Voiceover: So, we're gonna
talk about Cooperative Binding, which is a very interesting topic when discussing enzyme kinetics. But first let's review the
idea that we can divide enzyme catalysis into two steps. First, the binding of substrate to enzyme, and second, the formation of product. In using this idea we can derive
the Michaelis Menten equation, which is very useful for quantitatively looking at enzyme kinetics. Also remember that as you
increase substrate concentration, the speed of product
formation will level off at it's maximum value
as shown on this graph. Now the first thing that
I want to talk about is that some proteins can
bind more than one substrate, and not all enzymes have
just one active site. So, E plus S can form ES through what I've called reaction of one, but some enzymes can react with another molecule substrate to form ES two, through what I've called reaction two. And again, to form ES three, through reaction three, and so on. Now, these enzymes can form product at any stage of this process no matter how many molecules of substrate are bound. Now, you would expect
the rate of reaction one to be faster than the
rate of reaction two. If we're looking at the
example of an enzyme with three substrate binding sites, there are three empty sites available for substrate to bind
through reaction one, and only two available for reaction two. So, you would expect
rate one to be faster. Similarly, rate two would be faster than rate three for the same reason. And the idea is that the
active site saturation does not increase with substrate
concentration linearly. Now I get that that can be a mouthful so let's look at it graphically. But, we're also gonna show
an exception to this rule. So in this first graph, I've
plotted substrate concentration against the percent
saturation of the enzyme. And as you can see the curve levels off as substrate binding
sites become occupied. It becomes difficult to bind
more substrate molecules as you have more
substrate molecules bound. Next, I'm going to draw a different curve that you also might see
in some enzymes and, that's where substrate binding happens more quickly as binding
sites become occupied.

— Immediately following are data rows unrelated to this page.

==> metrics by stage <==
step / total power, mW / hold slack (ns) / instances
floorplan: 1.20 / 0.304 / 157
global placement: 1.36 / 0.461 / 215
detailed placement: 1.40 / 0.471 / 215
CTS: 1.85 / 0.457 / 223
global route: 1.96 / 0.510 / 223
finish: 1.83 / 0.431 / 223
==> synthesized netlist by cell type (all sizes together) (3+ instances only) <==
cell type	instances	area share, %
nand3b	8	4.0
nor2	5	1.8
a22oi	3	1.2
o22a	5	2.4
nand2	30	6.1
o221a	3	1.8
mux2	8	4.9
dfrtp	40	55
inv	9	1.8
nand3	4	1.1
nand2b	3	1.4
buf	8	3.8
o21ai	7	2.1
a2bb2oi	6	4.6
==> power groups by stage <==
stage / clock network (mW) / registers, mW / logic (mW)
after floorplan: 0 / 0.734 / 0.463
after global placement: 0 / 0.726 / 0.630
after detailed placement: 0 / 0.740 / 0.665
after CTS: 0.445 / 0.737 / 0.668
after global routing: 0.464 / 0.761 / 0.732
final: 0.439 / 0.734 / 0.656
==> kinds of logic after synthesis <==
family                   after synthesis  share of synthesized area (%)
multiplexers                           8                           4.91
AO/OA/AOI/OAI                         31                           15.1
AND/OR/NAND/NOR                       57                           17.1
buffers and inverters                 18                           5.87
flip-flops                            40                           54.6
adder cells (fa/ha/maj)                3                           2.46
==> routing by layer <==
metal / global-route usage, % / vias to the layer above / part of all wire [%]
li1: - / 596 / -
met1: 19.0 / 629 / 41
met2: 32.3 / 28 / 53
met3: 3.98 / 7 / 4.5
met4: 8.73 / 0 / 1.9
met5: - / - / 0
===== src/rtl/elevator_dispatcher.sv =====
// Two-car hall-call dispatcher: latches hall calls, offers the lowest unassigned call
// to the better-placed eligible car, and tracks per-floor ownership until served.
module elevator_dispatcher #(
   parameter int unsigned TIMEOUT = 8
) (
   input  logic       clk,
   input  logic       rst,
   input  logic [3:0] hall_req_i,
   input  logic [1:0] car0_floor_i,
   input  logic [1:0] car1_floor_i,
   input  logic       car0_busy_i,
   input  logic       car1_busy_i,
   input  logic       assign_ack0_i,
   input  logic       assign_ack1_i,
   input  logic       done0_i,
   input  logic       done1_i,
   input  logic [1:0] done_floor0_i,
   input  logic [1:0] done_floor1_i,
   output logic       assign_valid0_o,
   output logic       assign_valid1_o,
   output logic [1:0] assign_floor_o,
   output logic [3:0] pending_o,
   output logic [3:0] assigned_o,
   output logic [3:0] owner_o,
   output logic       timeout_pulse_o
);

   localparam logic [7:0] LAST_WAIT = 8'(TIMEOUT - 1);

   typedef enum logic {IDLE, OFFER} state_t;

   state_t     state_q;
   logic [3:0] pending_q, assigned_q, owner_q;
   logic [3:0] pending_d, assigned_d, owner_d;
   logic [7:0] wait_q;
   logic       rr_q, excl_vld_q, excl_car_q, offer_car_q;
   logic       valid0_q, valid1_q, pulse_q;
   logic [1:0] floor_q;

   logic [3:0] free;
   logic       cand_found;
   logic [1:0] cand_floor;
   logic       elig0, elig1, pick_car, ack_hit;
   logic [1:0] dist0, dist1;

   function automatic logic [1:0] floor_dist(input logic [1:0] a, input logic [1:0] b);
      return (a > b) ? (a - b) : (b - a);
   endfunction

   assign free = pending_q & ~assigned_q;

   // Scan downward so the lowest free floor is the last (and final) match.
   always_comb begin
      cand_found = 1'b0;
      cand_floor = 2'd0;
      for (int f = 3; f >= 0; f--) begin
         if (free[f]) begin
            cand_found = 1'b1;
            cand_floor = 2'(f);
         end
      end
   end

   assign elig0 = ~car0_busy_i & ~(excl_vld_q & ~excl_car_q);
   assign elig1 = ~car1_busy_i & ~(excl_vld_q &  excl_car_q);
   assign dist0 = floor_dist(cand_floor, car0_floor_i);
   assign dist1 = floor_dist(cand_floor, car1_floor_i);

   always_comb begin
      if (elig0 && !elig1)      pick_car = 1'b0;
      else if (elig1 && !elig0) pick_car = 1'b1;
      else if (dist0 != dist1)  pick_car = (dist1 < dist0);
      else                      pick_car = rr_q;
   end

   assign ack_hit = (state_q == OFFER) && (offer_car_q ? assign_ack1_i : assign_ack0_i);

   generate
      for (genvar gi = 0; gi < 4; gi++) begin : g_floor
         logic clr0, clr1, accept;
         assign clr0   = done0_i && (done_floor0_i == 2'(gi)) && assigned_q[gi] && !owner_q[gi];
         assign clr1   = done1_i && (done_floor1_i == 2'(gi)) && assigned_q[gi] &&  owner_q[gi];
         assign accept = ack_hit && (floor_q == 2'(gi));
         // A hall call arriving with the clear re-opens the floor as pending but unowned.
         assign pending_d[gi]  = hall_req_i[gi] | (pending_q[gi] & ~(clr0 | clr1));
         assign assigned_d[gi] = accept | (assigned_q[gi] & ~(clr0 | clr1));
         assign owner_d[gi]    = accept ? offer_car_q : owner_q[gi];
      end
   endgenerate

   always_ff @(posedge clk or posedge rst) begin
      if (rst) begin
         state_q     <= IDLE;
         pending_q   <= '0;
         assigned_q  <= '0;
         owner_q     <= '0;
         wait_q      <= '0;
         rr_q        <= 1'b0;
         excl_vld_q  <= 1'b0;
         excl_car_q  <= 1'b0;
         offer_car_q <= 1'b0;
         valid0_q    <= 1'b0;
         valid1_q    <= 1'b0;
         pulse_q     <= 1'b0;
         floor_q     <= '0;
      end else begin
         pending_q  <= pending_d;
         assigned_q <= assigned_d;
         owner_q    <= owner_d;
         pulse_q    <= 1'b0;
         case (state_q)
            IDLE: begin
               if (cand_found && (elig0 || elig1)) begin
                  state_q     <= OFFER;
                  offer_car_q <= pick_car;
                  floor_q     <= cand_floor;
                  valid0_q    <= ~pick_car;
                  valid1_q    <= pick_car;
                  wait_q      <= '0;
                  excl_vld_q  <= 1'b0;
               end else if (!cand_found) begin
                  excl_vld_q <= 1'b0;
               end
            end
            OFFER: begin
               if (ack_hit) begin
                  valid0_q <= 1'b0;
                  valid1_q <= 1'b0;
                  rr_q     <= ~offer_car_q;
                  state_q  <= IDLE;
               end else if (wait_q == LAST_WAIT) begin
                  valid0_q   <= 1'b0;
                  valid1_q   <= 1'b0;
                  pulse_q    <= 1'b1;
                  excl_vld_q <= 1'b1;
                  excl_car_q <= offer_car_q;
                  state_q    <= IDLE;
               end else begin
                  wait_q <= wait_q + 8'd1;
               end
            end
            default: state_q <= IDLE;
         endcase
      end
   end

   assign assign_valid0_o = valid0_q;
   assign assign_valid1_o = valid1_q;
   assign assign_floor_o  = floor_q;
   assign pending_o       = pending_q;
   assign assigned_o      = assigned_q;
   assign owner_o         = owner_q;
   assign timeout_pulse_o = pulse_q;

endmodule

===== config.mk =====
export PLATFORM = sky130hd
export DESIGN_NAME = elevator_dispatcher
export DESIGN_NICKNAME = d
export VERILOG_FILES = /design/src/rtl/elevator_dispatcher.sv
export SDC_FILE = /design/constraint.sdc
export NUM_CORES = 1
export LEC_CHECK = 0
export ABC_AREA = 1
export CAP_MARGIN = 20
export CORE_MARGIN = 4
export CORE_UTILIZATION = 40
export DETAILED_ROUTE_END_ITERATION = 16
export SYNTH_ARGS = -nofsm -noshare
export SYNTH_HDL_FRONTEND = slang
export SYNTH_SLANG_ARGS = --single-unit

===== constraint.sdc =====
create_clock -name clk -period 6.6 [get_ports clk]
set_clock_uncertainty 0.1 [all_clocks]
set_input_delay 0.99 -clock clk [delete_from_list [all_inputs] [get_ports clk]]
set_output_delay 0.99 -clock clk [all_outputs]
set_load 0.02 [all_outputs]

==> key figures, run 1 <==
Run status
  • Run status: finished, final reports clean

Global route
  • Via count of the first global-routing pass: 1624
  • Overall overflow remaining after global route: 0
  • Pin count of the biggest net entering global routing: 31
  • Wire length of the first global-routing pass: 7130 um
  • Initial antenna violation count: 0
  • Global routing usage summed across all routing layers: 0.150

Detailed routing
  • Via/cell ratio: 4.85
  • Antenna-violating nets left: 0
  • Initial detailed-routing violation count: 63
  • Vias post-DR: 1619
  • First drt pass iteration count: 4
  • Total Routed Length: 3890 um
  • DRC violation count after routing: 0
  • Average routed wire per standard cell: 11.7 um

CTS
  • CTS H-tree depth: 2
  • PostCTS Resize Cnt: 0
  • # clock sinks: 30
  • Root Driver: sky130_fd_sc_hd__clkbuf_8
  • Clock latency on the worst-skew pair: 280 ps
  • CTS tree: yes
  • Post-CTS Hold Fix Bufs: 0
  • Longest Clk Path Bufs: 2
  • Clock transition at the registers of the reported paths: 60 ps
  • Post-CTS setup buffer count: 0
  • Clock buffer count from CTS: 5

STA
  • Count of endpoints failing hold in the final timing report: 0
  • Hold slack final: 397 ps
  • Slew at the pin with the worst max-slew slack: 375 ps
  • Final Slew Violations: 0
  • Slew Limit Headroom: 0.748
  • Setup repair after global routing missed its margin: false
  • Tcrit/Tclk final: 0.454
  • Crit path time final: 3000 ps
  • Timing-limited maximum frequency: 334 MHz
  • Final count of negative-setup-slack endpoints: 0
  • Sum Neg Setup Slack: 0 ps

Synth
  • Post-synthesis instance area: 0.00185 mm2
  • Area share of xor/xnor cells in the synthesized design: 0.00948
  • Number of nets produced by synthesis: 269
  • Adder and majority cell fraction of the synthesized area: 0.0758
  • Combinational family with the most area after synthesis: simple AND/OR/NAND/NOR gates
  • Seq/Total Area, Yosys: 0.406
  • Cell variety after synth: 28
  • Mean Syn Cell Area: 7.73 um2
  • Post-Syn Instances: 239
  • Flip-flop and latch count after synthesis: 30
  • Number of warning messages in the yosys log: 0
  • Mux share of post-synthesis cell area: 0
  • Area fraction in and, or, nand and nor cells after synthesis: 0.311
  • Complex-gate fraction of the synthesized area: 0.0934

Floorplanning
  • Die Area: 0.00577 mm2
  • Die Y: 76.0 um
  • # IOs: 37
  • Area of the core: 0.00441 mm2
  • Initial cell density of the core: 0.419
  • Site Rows: 24
  • Die span in x: 76.0 um

Final layout
  • Area occupied by registers: 751 um2
  • Multi-input combinational cell area: 906 um2
  • Relative area change from synthesis to final layout: 28.4%
  • Final #Nets: 311
  • Most frequent standard cell in the layout excluding fill and tap cells: sky130_fd_sc_hd__nand2_1
  • Share of post-route cells with drive strength above 1: 0.0780
  • N_diodes: 0
  • Most frequent cells in the layout: sky130_fd_sc_hd__nand2_1, sky130_fd_sc_hd__inv_1, sky130_fd_sc_hd__clkdlybuf4s50_1, sky130_fd_sc_hd__dfrtp_1, sky130_fd_sc_hd__nand3_1
  • Fillers: 444

Hold path
  • Hold Crit Class: flop to flop

Critical path
  • WP data required: 6680 ps
  • Arrival time of data at the critical path endpoint: 3070 ps
  • Crit start category: input pin
  • CP endpoint kind: flop
  • Critical path class: input pin to flop
  • Highest net fanout along the worst path: 3

Placement
  • Buffers on Ports: 36
  • Gp weighted congestion: 0.766
  • Hpwl dp: 3030 um

Pwr
  • Worst voltage drop across the vdd grid: 0.221 mV
  • Cell Pwr Density: 398 mW/mm2
  • Static leakage: 0.00122 uW

Run
  • Number of maximum-capacitance constraint violations: 0
-- path summary, 6_finish.rpt --
kind	to	depth (start not counted)	slack, ps	from
worst max-delay path	assign_valid0_o	13	3600	car1_floor_i[0]
worst min-delay path	assign_valid1_o	2	400	assign_valid1_o
worst max register to register	assign_valid0_o	16	3740	assigned_o[0]
worst min register to register	assign_valid1_o	2	400	assign_valid1_o
max in group asynchronous	owner_o[3]	3	5130	rst
min in group asynchronous	wait_q[4]	3	990	rst
-- routing by layer --
layer | wire [um] | share of wire | vias up | global-route usage
met1 | 1840 | 0.47 | 727 | 0.195
met3 | 268 | 0.069 | 6 | 0.0496
met5 | 0 | 0 | - | 0
met2 | 1710 | 0.44 | 51 | 0.228
met4 | 68 | 0.017 | 0 | 0.0587
li1 | - | - | 835 | -
-- worst max-delay path, stage by stage --
cell                              delay (ps)
sky130_fd_sc_hd__clkdlybuf4s50_1         500
sky130_fd_sc_hd__ha_1                    150
sky130_fd_sc_hd__inv_1                    50
sky130_fd_sc_hd__fa_1                    470
sky130_fd_sc_hd__nor2_1                   50
sky130_fd_sc_hd__a21oi_1                 140
sky130_fd_sc_hd__ha_1                    280
sky130_fd_sc_hd__a21oi_1                 150
sky130_fd_sc_hd__nand2_1                  60
sky130_fd_sc_hd__nand3_1                  90
sky130_fd_sc_hd__nand2_1                  60
sky130_fd_sc_hd__nand2_1                  50
sky130_fd_sc_hd__nand2_1                  40
-- report_power, final --
| group | switching, uW | total (uW) | internal (uW) |
|---|---|---|---|
| logic | 276 | 486 | 210 |
| clock network | 68.5 | 174 | 105 |
| registers | 47.5 | 285 | 237 |
-- layout make-up --
cell class	instances	area share
multi-input combinational	168	0.382
sequential	30	0.316
timing repair buffer	37	0.155
inverter	39	0.0728
clock buffer	8	0.0464
tap	52	0.0274
-- stage by stage --
stage / utilization / cells / total power (uW) / cell area, um2 / setup WS (ps)
6_report: 0.537 / 334 / 944 / 2370 / 3600
4_1_cts: 0.537 / 334 / 956 / 2370 / 3580
2_1_floorplan: - / 239 / 632 / 1850 / 3870
3_3_place_gp: 0.512 / 326 / 771 / 2260 / 3360
3_5_place_dp: 0.512 / 326 / 779 / 2260 / 3270
5_1_grt: 0.537 / 334 / 1030 / 2370 / 3360
-- synth_stat cells --
library cell / instances / area share
sky130_fd_sc_hd__nand2_1: 75 / 0.15
sky130_fd_sc_hd__nand3b_1: 1 / 0.0041
sky130_fd_sc_hd__fa_1: 2 / 0.022
sky130_fd_sc_hd__nand4_1: 2 / 0.0068
sky130_fd_sc_hd__dfrtp_1: 30 / 0.41
sky130_fd_sc_hd__o31ai_1: 2 / 0.0081
sky130_fd_sc_hd__xor2_1: 1 / 0.0047
sky130_fd_sc_hd__nand2_2: 3 / 0.010
sky130_fd_sc_hd__buf_6: 1 / 0.0061
sky130_fd_sc_hd__inv_2: 1 / 0.0020
sky130_fd_sc_hd__a21oi_4: 1 / 0.0088
sky130_fd_sc_hd__nor3b_1: 2 / 0.0081
sky130_fd_sc_hd__a21boi_0: 1 / 0.0041
sky130_fd_sc_hd__ha_1: 8 / 0.054
sky130_fd_sc_hd__nand2_4: 2 / 0.012
sky130_fd_sc_hd__nor2_1: 11 / 0.022
sky130_fd_sc_hd__bufinv_16: 1 / 0.016
sky130_fd_sc_hd__nor3_1: 3 / 0.0081
sky130_fd_sc_hd__nand3_2: 1 / 0.0054
sky130_fd_sc_hd__o21ai_2: 3 / 0.014
sky130_fd_sc_hd__nor2_4: 1 / 0.0061
sky130_fd_sc_hd__a21oi_1: 5 / 0.014
sky130_fd_sc_hd__o21ai_0: 12 / 0.032
sky130_fd_sc_hd__xnor2_1: 1 / 0.0047
sky130_fd_sc_hd__a21o_1: 3 / 0.012
sky130_fd_sc_hd__inv_1: 37 / 0.075
sky130_fd_sc_hd__nand3_1: 28 / 0.076
sky130_fd_sc_hd__buf_4: 1 / 0.0041
-- flip-flops by register name (all words and copies together) (netlist names) --
name and count:
owner_o 4, rr_q 1, timeout_pulse_o 1, pending_o 4, excl_vld_q 1, offer_car_q 1
excl_car_q 1, state_q 1, wait_q 8, assigned_o 4, assign_valid0_o 1, assign_valid1_o 1
assign_floor_o 2
-- logic make-up after synthesis --
group | count (synthesis)
xor gates and xnor gates | 2
and+or+nand+nor | 129
buffers and inverters | 41
AOI/OAI and AO/OA | 27
adders and majority gates | 10
DFF | 30
No activity file was read; power rests on OpenSTA's default activity.
==> run 2: changes to the inputs <==
PLACE_DENSITY = 0.67   (was unset)
clock period = 2.5 ns   (was 6.6 ns; I/O delays follow)
==> run 2 against run 1 <==
Combinational power rose to 3.5 times the previous value. Register-to-register slack lost 3700 ps. Worst setup slack got worse by 3600 ps. Via count up 4.9%. Total power grew to 3.0 times the previous value. Count of clock-buffer cells in the layout did not move. Critical path type is now flop to flop.
==> key figures, run 2 (synthesis results as in run 1) <==
STA
  • Timing-limited maximum frequency: 402 MHz
  • Slew Limit Headroom: 0.727 (was 0.748)
  • Slew at the pin with the worst max-slew slack: 407 ps (was 375 ps)
  • Hold slack final: 372 ps (was 397 ps)
  • Setup repair after global routing missed its margin: true (was false)
  • Count of endpoints failing hold in the final timing report: 0 (unchanged)
  • Crit path time final: 2490 ps
  • Final count of negative-setup-slack endpoints: 0 (unchanged)
  • Tcrit/Tclk final: 0.994
  • Final Slew Violations: 0 (unchanged)
  • Post-route worst setup slack: 14.1 ps (was 3600 ps)

Final layout
  • Largest register by flop count: wait_q (unchanged)
  • Flip-flop count of the largest register, all copies and words added: 8 (unchanged)
  • Most frequent standard cell in the layout excluding fill and tap cells: sky130_fd_sc_hd__nand2_1 (unchanged)
  • Share of post-route cells with drive strength above 1: 0.201 (was 0.0780)
  • N_diodes: 0 (unchanged)
  • Final #Nets: 323 (was 311)
  • Most frequent cells in the layout: sky130_fd_sc_hd__nand2_1, sky130_fd_sc_hd__clkdlybuf4s50_1, sky130_fd_sc_hd__inv_1, sky130_fd_sc_hd__dfrtp_1, sky130_fd_sc_hd__nand3_1 (was sky130_fd_sc_hd__nand2_1, sky130_fd_sc_hd__inv_1, sky130_fd_sc_hd__clkdlybuf4s50_1, sky130_fd_sc_hd__dfrtp_1, sky130_fd_sc_hd__nand3_1)
  • Non-Filler Cell Area, Final: 0.00254 mm2 (was 0.00237 mm2)
  • Relative area change from synthesis to final layout: 37.6% (was 28.4%)

CTS
  • Clock transition at the registers of the reported paths: 60 ps (about the same)
  • CTS tree: yes (unchanged)
  • Root Driver: sky130_fd_sc_hd__clkbuf_8 (unchanged)
  • Post-CTS Hold Fix Bufs: 0 (unchanged)
  • CTS H-tree depth: 2 (unchanged)
  • # clock sinks: 30 (unchanged)
  • Longest Clk Path Bufs: 2 (unchanged)
  • Clock latency on the worst-skew pair: 280 ps (about the same)
  • Clock buffer count from CTS: 5 (unchanged)

Floorplanning
  • Area of the core: 0.00441 mm2 (unchanged)
  • Site Rows: 24 (unchanged)
  • # IOs: 37 (unchanged)
  • Initial cell density of the core: 0.419 (unchanged)
  • Die Y: 76.0 um (unchanged)
  • Die span in x: 76.0 um (unchanged)
  • Die Area: 0.00577 mm2 (unchanged)

Critical path
  • Crit start category: flop (was input pin)
  • Highest net fanout along the worst path: 3 (unchanged)
  • WP data required: 2570 ps (was 6680 ps)
  • Critical path class: flop to flop (was input pin to flop)
  • Number of cell instances on the worst register-to-register path: 15 (was 16)
  • Reg-to-reg endpoint: assign_valid0_o (unchanged)
  • Crit Reg-Reg Startpoint: assigned_o[3] (was assigned_o[0])
  • CP endpoint kind: flop (unchanged)
  • Worst reg-to-reg setup slack: 10 ps (was 3740 ps)
  • Arrival time of data at the critical path endpoint: 2560 ps (was 3070 ps)

Placement
  • Placement-stage worst setup slack: -127 ps (was 3270 ps)
  • Total cell area at the placement stage: 0.00236 mm2 (was 0.00226 mm2)
  • Gp weighted congestion: 0.779 (was 0.766)
  • Hpwl dp: 3110 um (was 3030 um)
  • Buffers on Ports: 36 (unchanged)

Pwr
  • Relative contribution of sequential cells to total power: 0.266 (was 0.301)
  • Static leakage: 0.00127 uW (was 0.00122 uW)
  • Cell Pwr Density: 1100 mW/mm2 (was 398 mW/mm2)
  • Combinational share of power: 0.604 (was 0.515)
  • Internal Pwr Total: 1620 uW (was 552 uW)
  • Worst voltage drop across the vdd grid: 0.587 mV (was 0.221 mV)
  • Switching share of power: 0.425 (was 0.415)
  • Psw: 1190 uW (was 392 uW)
  • Portion of total power attributed to the clock network: 0.130 (was 0.184)

Detailed routing
  • First drt pass iteration count: 4 (unchanged)
  • Average routed wire per standard cell: 11.9 um (was 11.7 um)
  • Initial detailed-routing violation count: 66 (was 63)
  • Antenna-violating nets left: 0 (unchanged)
  • Via/cell ratio: 4.91 (was 4.85)
  • Vias post-DR: 1699 (was 1619)
  • DRC violation count after routing: 0 (unchanged)
  • Total Routed Length: 4120 um (was 3890 um)

Run
  • Number of maximum-capacitance constraint violations: 0 (unchanged)

Global route
  • Pin count of the biggest net entering global routing: 31 (unchanged)
  • Initial antenna violation count: 0 (unchanged)
  • Via count of the first global-routing pass: 1718 (was 1624)
  • Wire length of the first global-routing pass: 7420 um (was 7130 um)
  • Overall overflow remaining after global route: 0 (unchanged)
  • Global routing usage summed across all routing layers: 0.153 (was 0.150)

Hold path
  • Hold Crit Class: input pin to asynchronous set/reset pin (was flop to flop)

Run status
  • Run status: finished, final reports clean (unchanged)
-- run 2: changes by cell type in the layout (fill, tap and decap cells not counted), moves of 4 or more --
cell / before / now
sky130_fd_sc_hd__nand2_2: 3 / 9
sky130_fd_sc_hd__inv_2: 1 / 6
sky130_fd_sc_hd__buf_4: 1 / 13
sky130_fd_sc_hd__nand2_1: 75 / 69
sky130_fd_sc_hd__ha_1: 8 / 4
sky130_fd_sc_hd__inv_1: 37 / 32
-- run 2: final cells by class --
cell class	instances	area [um2]
fillers	397	1870
multi-input cells	168	1010
flip-flops and latches	30	754
repair buffers	49	458
inverters	39	173
clock buffers	8	80.1
well taps	52	65.1
-- run 2: worst max-delay path by stage --
stage                               start         endpoint  slack (ps)  cells past startpoint
after floorplan             assigned_o[2]  assign_valid0_o         -20                     16
after global placement    car1_floor_i[0]  assign_valid0_o         -70                     13
after detailed placement  car1_floor_i[0]  assign_valid0_o        -130                     13
after CTS                   assigned_o[2]  assign_valid0_o         -30                     17
after global routing        assigned_o[3]  assign_valid0_o         -90                     15
final                       assigned_o[3]  assign_valid0_o          10                     15
-- run 2: timing repair --
item | in CTS | in global routing
hold endpoints to repair | 0 | 0
setup buffers | 1 | 0
resized for setup | 11 | 12
setup endpoints to repair | 3 | 3
pin swaps | 6 | 6
-- run 2: stage by stage --
stage	TNS, ps	instances	total power (uW)	utilization
global placement	-179	337	2140	0.535
floorplan	-15.2	239	1700	-
global route	-252	346	3040	0.576
CTS	-76.7	346	2640	0.564
detailed placement	-318	337	2180	0.535
finish	0	346	2810	0.576
-- run 2: per-layer routing --
layer  GRT usage  wire (um)  vias up
met5           0          0        -
met4      0.0498         45        0
met3      0.0402        223        7
met2       0.265       1960       52
met1       0.184       1900      773
li1            -          -      867
-- run 2: power groups by stage --
| stage | Combinational [uW] | Clock (uW) | Sequential [uW] |
|---|---|---|---|
| floorplan | 850 | 0 | 849 |
| global placement | 1390 | 0 | 752 |
| detailed placement | 1430 | 0 | 753 |
| CTS | 1510 | 379 | 746 |
| global route | 1880 | 401 | 767 |
| finish | 1700 | 366 | 746 |
-- run 2: worst max-delay path, cell delays in order (launching register included) --
cell	delay, ps
sky130_fd_sc_hd__dfrtp_2	400
sky130_fd_sc_hd__inv_2	70
sky130_fd_sc_hd__nand3_2	90
sky130_fd_sc_hd__a21boi_4	140
sky130_fd_sc_hd__inv_2	80
sky130_fd_sc_hd__ha_2	180
sky130_fd_sc_hd__fa_2	540
sky130_fd_sc_hd__nand2_2	60
sky130_fd_sc_hd__o21ai_2	90
sky130_fd_sc_hd__ha_4	240
sky130_fd_sc_hd__a21oi_2	120
sky130_fd_sc_hd__nand2_1	70
sky130_fd_sc_hd__nand3_2	60
sky130_fd_sc_hd__nand2_1	50
sky130_fd_sc_hd__nand2_1	50
sky130_fd_sc_hd__nand2_1	40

Substrate binding changes
substrate affinity. And we call this Cooperativity. Now with respect to cooperativity, we can define three new ideas: Positively Cooperative Binding occurs when substrate binding
increases the enzyme's affinity for subsequent substrate. Negatively Cooperative Binding occurs when substrate binding decreases the enzyme's affinity for subsequent substrate more than you would normally expect. And Non-Cooperative Binding is the same as the first example where
substrate binding does not affect the enzymes affinity
for substrate molecules. So, let's look at this graphically. If we have a protein with
let's say five binding sites, and plot the Fraction Occupied versus the Substrate Concentration, you would come up with
three possible curves. The green curve, which
takes on a sigmoidal shape, would represent an enzyme
with Positive Cooperativity. The blue curve, with a hyperbolic shape, would represent an enzyme
with Non-Cooperative Binding. And the red curve would represent an enzyme with Negatively
Cooperative Binding. Now remember that the effects of cooperative binding are only seen after some substrate has already bound. Which is why the
difference in the fraction occupied between the three
curves is much smaller, it's smaller values, like the one-fifth that I've shown here, than
it is at the higher values. So, let's look at a specific
example of a couple of proteins. So haemoglobin, or Hb, is
the oxygen carrying molecule that you find in human
blood, and it can bind up to a total of four oxygen molecules, and it exhibits Positively
Cooperative Binding. Myoglobin, on the other hand, which is the oxygen carrying molecule that
you find in muscle tissue, can only bind one oxygen
molecule in total. And since it can only bind one, it must exhibit Non-Cooperative Binding since there's no subsequent
substrate to speak of. Now, if we make a graph where we plot the fraction of active sites bound in each of these proteins
versus the pressure of oxygen, remember oxygen is our substrate here, and since it's a gas we're gonna use pressure instead of concentration, you can see that the red
sigmoidal curve associated with haemoglobin's positive cooperative binding looks different from the
blue hyperbolic curve associated with myoglobin's
non-cooperative binding. So, what did we learn? Well, first we learned that some proteins can bind more than one
equivalent of substrate. And next, we learned that
there are three different types of Cooperativity: Positive,
Negative, and Non-Cooperative. Finally, we learned about
proteins that exhibit two different types of cooperativity, which were the oxygen binding molecules haemoglobin and myoglobin.